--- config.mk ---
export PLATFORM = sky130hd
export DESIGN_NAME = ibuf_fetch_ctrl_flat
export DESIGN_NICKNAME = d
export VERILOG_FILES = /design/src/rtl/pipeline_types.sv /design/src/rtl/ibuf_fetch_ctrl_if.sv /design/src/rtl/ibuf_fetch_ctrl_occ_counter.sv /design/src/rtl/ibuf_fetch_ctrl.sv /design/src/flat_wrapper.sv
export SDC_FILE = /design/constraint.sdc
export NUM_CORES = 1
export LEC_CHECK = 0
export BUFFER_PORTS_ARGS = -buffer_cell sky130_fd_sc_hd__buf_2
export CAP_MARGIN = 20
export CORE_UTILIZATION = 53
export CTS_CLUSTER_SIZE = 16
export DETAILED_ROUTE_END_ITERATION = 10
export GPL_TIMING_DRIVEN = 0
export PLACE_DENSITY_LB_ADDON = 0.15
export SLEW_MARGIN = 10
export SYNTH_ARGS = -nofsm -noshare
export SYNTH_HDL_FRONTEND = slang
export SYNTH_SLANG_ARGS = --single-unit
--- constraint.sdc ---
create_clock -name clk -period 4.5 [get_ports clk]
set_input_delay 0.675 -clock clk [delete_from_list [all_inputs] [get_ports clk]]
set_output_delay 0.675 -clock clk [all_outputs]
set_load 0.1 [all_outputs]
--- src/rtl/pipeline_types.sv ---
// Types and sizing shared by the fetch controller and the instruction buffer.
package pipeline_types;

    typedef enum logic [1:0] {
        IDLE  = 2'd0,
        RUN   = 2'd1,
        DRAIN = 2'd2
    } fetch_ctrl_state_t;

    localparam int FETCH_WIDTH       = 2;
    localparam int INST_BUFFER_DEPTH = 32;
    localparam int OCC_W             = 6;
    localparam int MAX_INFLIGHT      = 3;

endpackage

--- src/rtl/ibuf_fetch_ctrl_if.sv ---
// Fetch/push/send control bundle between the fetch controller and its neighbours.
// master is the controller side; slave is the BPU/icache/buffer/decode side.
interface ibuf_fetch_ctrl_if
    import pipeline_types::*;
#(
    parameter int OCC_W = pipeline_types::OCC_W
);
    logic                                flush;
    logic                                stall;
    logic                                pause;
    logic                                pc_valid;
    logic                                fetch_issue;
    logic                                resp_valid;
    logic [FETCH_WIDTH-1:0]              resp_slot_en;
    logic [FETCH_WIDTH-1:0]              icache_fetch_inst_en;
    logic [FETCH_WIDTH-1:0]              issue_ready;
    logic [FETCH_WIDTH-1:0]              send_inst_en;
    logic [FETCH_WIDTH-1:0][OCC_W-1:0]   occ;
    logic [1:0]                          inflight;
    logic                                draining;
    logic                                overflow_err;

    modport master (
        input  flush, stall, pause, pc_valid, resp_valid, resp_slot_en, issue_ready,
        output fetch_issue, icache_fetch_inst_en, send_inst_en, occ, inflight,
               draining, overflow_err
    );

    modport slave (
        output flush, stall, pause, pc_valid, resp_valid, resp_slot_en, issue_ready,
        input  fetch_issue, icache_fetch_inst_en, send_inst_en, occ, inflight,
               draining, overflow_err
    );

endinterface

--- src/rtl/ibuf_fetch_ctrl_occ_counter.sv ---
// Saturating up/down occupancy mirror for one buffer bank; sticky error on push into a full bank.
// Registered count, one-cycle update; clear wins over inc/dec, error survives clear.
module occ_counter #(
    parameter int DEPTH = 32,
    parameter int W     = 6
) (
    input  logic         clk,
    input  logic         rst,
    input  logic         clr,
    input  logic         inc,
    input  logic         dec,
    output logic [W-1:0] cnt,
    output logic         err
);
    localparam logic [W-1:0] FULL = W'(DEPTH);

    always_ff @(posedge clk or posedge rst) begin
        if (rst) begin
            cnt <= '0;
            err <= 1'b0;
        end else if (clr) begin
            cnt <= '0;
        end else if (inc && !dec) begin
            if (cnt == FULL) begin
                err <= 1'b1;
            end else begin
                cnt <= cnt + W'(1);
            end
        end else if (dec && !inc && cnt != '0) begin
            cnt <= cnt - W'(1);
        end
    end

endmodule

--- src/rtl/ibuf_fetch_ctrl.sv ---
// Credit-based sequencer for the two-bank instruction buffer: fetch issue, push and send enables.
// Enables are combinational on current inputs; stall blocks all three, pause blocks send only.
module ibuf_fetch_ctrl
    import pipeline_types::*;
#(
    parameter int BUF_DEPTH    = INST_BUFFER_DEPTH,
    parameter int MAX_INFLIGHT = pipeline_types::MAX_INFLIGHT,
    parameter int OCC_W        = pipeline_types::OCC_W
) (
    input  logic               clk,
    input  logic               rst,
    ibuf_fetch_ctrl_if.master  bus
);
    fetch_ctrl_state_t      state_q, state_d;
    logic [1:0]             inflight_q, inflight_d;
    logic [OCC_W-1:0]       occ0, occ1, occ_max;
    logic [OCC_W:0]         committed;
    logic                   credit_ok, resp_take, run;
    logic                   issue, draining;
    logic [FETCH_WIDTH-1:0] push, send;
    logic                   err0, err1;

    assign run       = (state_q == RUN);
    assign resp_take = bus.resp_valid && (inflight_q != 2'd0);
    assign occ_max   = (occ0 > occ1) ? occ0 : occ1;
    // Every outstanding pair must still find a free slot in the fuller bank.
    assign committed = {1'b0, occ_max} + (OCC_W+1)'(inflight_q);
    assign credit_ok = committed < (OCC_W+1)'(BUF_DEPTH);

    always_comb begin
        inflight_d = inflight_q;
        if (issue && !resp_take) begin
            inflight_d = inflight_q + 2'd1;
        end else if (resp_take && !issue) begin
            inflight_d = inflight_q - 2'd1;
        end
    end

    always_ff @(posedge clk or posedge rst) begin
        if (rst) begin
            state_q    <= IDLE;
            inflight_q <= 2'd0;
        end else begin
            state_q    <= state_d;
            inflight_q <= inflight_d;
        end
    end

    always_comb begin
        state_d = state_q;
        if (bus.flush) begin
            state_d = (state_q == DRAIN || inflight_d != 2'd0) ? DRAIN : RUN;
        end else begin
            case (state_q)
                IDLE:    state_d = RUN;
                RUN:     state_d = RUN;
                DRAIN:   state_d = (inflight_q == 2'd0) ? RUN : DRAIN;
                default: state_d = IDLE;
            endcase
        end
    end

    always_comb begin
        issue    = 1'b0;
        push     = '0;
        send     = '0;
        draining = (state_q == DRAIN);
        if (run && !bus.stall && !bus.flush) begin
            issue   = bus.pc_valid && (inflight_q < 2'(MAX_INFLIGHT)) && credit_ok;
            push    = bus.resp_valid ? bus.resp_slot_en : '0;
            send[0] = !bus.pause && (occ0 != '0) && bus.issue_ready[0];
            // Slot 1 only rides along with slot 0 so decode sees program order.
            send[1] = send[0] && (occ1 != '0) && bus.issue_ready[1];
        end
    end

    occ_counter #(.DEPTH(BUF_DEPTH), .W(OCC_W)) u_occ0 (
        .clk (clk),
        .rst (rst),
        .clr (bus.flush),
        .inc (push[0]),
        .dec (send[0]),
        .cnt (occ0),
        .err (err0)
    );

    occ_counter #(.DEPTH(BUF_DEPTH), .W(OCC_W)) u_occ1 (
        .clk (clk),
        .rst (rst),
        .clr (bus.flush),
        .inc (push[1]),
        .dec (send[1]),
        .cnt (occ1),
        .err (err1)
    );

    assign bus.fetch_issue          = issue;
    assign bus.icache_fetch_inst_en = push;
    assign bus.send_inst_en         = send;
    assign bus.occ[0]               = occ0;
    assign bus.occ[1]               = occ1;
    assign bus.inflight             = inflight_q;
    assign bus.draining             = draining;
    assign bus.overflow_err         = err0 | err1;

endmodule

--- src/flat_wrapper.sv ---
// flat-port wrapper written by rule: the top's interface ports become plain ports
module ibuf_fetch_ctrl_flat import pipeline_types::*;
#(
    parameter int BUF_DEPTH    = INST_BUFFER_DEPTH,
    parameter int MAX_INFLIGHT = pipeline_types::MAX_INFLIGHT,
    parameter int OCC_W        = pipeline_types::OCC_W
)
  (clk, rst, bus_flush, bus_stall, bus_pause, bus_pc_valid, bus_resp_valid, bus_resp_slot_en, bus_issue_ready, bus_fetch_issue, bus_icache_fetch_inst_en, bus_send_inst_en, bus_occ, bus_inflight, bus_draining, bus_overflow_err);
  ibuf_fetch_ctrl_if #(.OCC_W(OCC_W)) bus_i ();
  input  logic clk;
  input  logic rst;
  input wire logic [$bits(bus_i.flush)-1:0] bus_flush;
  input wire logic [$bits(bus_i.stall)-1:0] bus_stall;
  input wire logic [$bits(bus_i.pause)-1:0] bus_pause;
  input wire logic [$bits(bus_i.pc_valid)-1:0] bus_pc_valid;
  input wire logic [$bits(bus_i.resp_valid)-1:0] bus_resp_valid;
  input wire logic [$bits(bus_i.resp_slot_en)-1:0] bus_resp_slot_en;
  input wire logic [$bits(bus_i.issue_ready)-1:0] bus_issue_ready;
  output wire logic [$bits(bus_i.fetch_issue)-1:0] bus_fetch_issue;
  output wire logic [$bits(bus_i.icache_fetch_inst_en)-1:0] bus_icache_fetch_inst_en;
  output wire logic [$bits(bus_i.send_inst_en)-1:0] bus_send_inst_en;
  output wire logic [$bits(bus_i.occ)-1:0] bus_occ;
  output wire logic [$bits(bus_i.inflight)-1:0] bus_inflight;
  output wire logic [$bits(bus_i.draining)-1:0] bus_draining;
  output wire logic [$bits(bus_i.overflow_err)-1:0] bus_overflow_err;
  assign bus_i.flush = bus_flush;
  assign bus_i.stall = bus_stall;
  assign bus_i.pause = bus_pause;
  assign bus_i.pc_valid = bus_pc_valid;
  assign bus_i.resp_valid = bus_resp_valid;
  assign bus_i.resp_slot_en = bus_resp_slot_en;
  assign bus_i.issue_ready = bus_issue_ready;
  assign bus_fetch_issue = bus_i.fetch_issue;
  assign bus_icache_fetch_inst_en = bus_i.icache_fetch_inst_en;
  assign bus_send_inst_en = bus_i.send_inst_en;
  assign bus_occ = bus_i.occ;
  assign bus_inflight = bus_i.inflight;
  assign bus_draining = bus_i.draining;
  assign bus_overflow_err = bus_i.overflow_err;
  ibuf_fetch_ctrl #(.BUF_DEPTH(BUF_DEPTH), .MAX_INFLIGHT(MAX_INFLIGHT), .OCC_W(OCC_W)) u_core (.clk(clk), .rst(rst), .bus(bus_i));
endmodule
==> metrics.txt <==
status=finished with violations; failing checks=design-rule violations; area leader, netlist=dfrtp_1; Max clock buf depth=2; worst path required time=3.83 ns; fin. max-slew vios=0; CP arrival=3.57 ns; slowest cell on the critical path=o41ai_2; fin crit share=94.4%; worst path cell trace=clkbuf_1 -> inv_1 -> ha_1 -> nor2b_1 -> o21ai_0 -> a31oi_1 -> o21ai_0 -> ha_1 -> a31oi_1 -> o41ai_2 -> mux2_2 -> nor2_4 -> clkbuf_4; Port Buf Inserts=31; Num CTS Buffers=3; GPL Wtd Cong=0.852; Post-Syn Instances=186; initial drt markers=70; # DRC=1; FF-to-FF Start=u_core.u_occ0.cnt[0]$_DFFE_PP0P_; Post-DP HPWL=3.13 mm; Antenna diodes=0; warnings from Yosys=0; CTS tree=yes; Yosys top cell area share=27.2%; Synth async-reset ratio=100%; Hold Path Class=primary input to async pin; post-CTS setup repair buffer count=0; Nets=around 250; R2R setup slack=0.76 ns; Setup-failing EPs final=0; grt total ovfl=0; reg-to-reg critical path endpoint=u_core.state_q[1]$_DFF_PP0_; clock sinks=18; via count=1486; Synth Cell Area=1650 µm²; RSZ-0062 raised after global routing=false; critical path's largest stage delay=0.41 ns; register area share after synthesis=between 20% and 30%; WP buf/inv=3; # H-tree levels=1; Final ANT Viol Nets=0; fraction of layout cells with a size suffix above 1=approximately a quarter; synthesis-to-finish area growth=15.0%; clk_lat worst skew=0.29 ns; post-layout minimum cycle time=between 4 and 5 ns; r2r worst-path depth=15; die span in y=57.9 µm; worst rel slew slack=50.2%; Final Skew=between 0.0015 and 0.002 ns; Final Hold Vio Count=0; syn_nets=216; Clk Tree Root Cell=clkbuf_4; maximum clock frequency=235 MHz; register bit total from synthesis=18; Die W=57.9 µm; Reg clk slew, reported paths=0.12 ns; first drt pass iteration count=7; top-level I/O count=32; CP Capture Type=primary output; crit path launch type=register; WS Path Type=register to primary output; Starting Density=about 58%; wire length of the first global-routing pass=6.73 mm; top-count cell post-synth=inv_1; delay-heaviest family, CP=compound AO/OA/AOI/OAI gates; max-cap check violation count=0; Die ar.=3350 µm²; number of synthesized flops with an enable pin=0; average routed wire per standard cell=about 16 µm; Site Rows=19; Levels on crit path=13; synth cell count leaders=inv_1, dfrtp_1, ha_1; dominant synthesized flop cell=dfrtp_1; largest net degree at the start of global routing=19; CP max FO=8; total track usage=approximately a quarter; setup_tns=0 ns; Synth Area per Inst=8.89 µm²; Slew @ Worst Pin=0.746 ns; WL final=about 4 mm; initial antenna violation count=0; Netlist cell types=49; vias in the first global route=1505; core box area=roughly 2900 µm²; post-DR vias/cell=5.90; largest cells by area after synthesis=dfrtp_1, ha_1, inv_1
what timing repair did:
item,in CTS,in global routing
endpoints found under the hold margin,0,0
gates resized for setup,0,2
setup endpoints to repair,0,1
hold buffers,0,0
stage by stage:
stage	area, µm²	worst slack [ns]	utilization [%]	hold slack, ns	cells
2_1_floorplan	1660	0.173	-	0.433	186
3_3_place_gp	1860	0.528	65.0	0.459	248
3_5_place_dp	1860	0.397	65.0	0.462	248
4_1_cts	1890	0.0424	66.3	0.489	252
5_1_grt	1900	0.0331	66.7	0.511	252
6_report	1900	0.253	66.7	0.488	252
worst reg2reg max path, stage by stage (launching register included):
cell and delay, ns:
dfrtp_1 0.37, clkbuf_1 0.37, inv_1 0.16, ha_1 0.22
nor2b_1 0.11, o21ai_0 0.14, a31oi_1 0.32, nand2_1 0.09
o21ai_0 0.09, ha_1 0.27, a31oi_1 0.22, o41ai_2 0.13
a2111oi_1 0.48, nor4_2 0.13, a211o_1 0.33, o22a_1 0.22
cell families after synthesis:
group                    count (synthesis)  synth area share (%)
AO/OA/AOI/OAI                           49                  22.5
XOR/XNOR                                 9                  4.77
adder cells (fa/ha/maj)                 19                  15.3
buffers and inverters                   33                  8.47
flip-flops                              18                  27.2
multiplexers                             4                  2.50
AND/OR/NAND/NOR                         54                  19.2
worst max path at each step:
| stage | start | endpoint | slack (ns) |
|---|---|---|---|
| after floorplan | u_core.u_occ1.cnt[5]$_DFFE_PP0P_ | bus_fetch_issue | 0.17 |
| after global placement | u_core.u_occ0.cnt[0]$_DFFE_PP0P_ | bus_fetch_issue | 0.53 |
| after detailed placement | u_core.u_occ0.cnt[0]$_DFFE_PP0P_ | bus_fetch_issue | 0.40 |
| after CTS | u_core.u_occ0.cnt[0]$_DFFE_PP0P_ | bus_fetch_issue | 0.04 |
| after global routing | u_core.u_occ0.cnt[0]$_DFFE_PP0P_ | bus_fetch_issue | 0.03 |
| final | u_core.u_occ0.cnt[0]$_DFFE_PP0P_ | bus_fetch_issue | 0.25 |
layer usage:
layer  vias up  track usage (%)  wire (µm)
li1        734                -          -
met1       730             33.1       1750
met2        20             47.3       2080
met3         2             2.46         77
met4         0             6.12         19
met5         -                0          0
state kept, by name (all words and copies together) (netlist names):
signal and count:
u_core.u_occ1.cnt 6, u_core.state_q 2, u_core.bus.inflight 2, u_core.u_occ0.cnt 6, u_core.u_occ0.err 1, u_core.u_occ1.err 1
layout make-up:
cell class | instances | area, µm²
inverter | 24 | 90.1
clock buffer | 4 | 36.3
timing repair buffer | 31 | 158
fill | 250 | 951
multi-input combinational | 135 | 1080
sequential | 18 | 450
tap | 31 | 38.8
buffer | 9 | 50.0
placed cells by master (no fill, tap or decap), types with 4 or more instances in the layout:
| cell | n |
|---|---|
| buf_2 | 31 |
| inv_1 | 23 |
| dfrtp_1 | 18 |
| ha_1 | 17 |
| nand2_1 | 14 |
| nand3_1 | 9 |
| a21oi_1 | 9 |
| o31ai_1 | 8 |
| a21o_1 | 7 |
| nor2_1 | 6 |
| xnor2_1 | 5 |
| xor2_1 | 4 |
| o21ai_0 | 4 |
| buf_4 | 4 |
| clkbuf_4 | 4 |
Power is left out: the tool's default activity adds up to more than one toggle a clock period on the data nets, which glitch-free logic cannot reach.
####
Filter the listing above for the string "period" and copy every matching line.

■ Expected answer ■
create_clock -name clk -period 4.5 [get_ports clk]
Power is left out: the tool's default activity adds up to more than one toggle a clock period on the data nets, which glitch-free logic cannot reach.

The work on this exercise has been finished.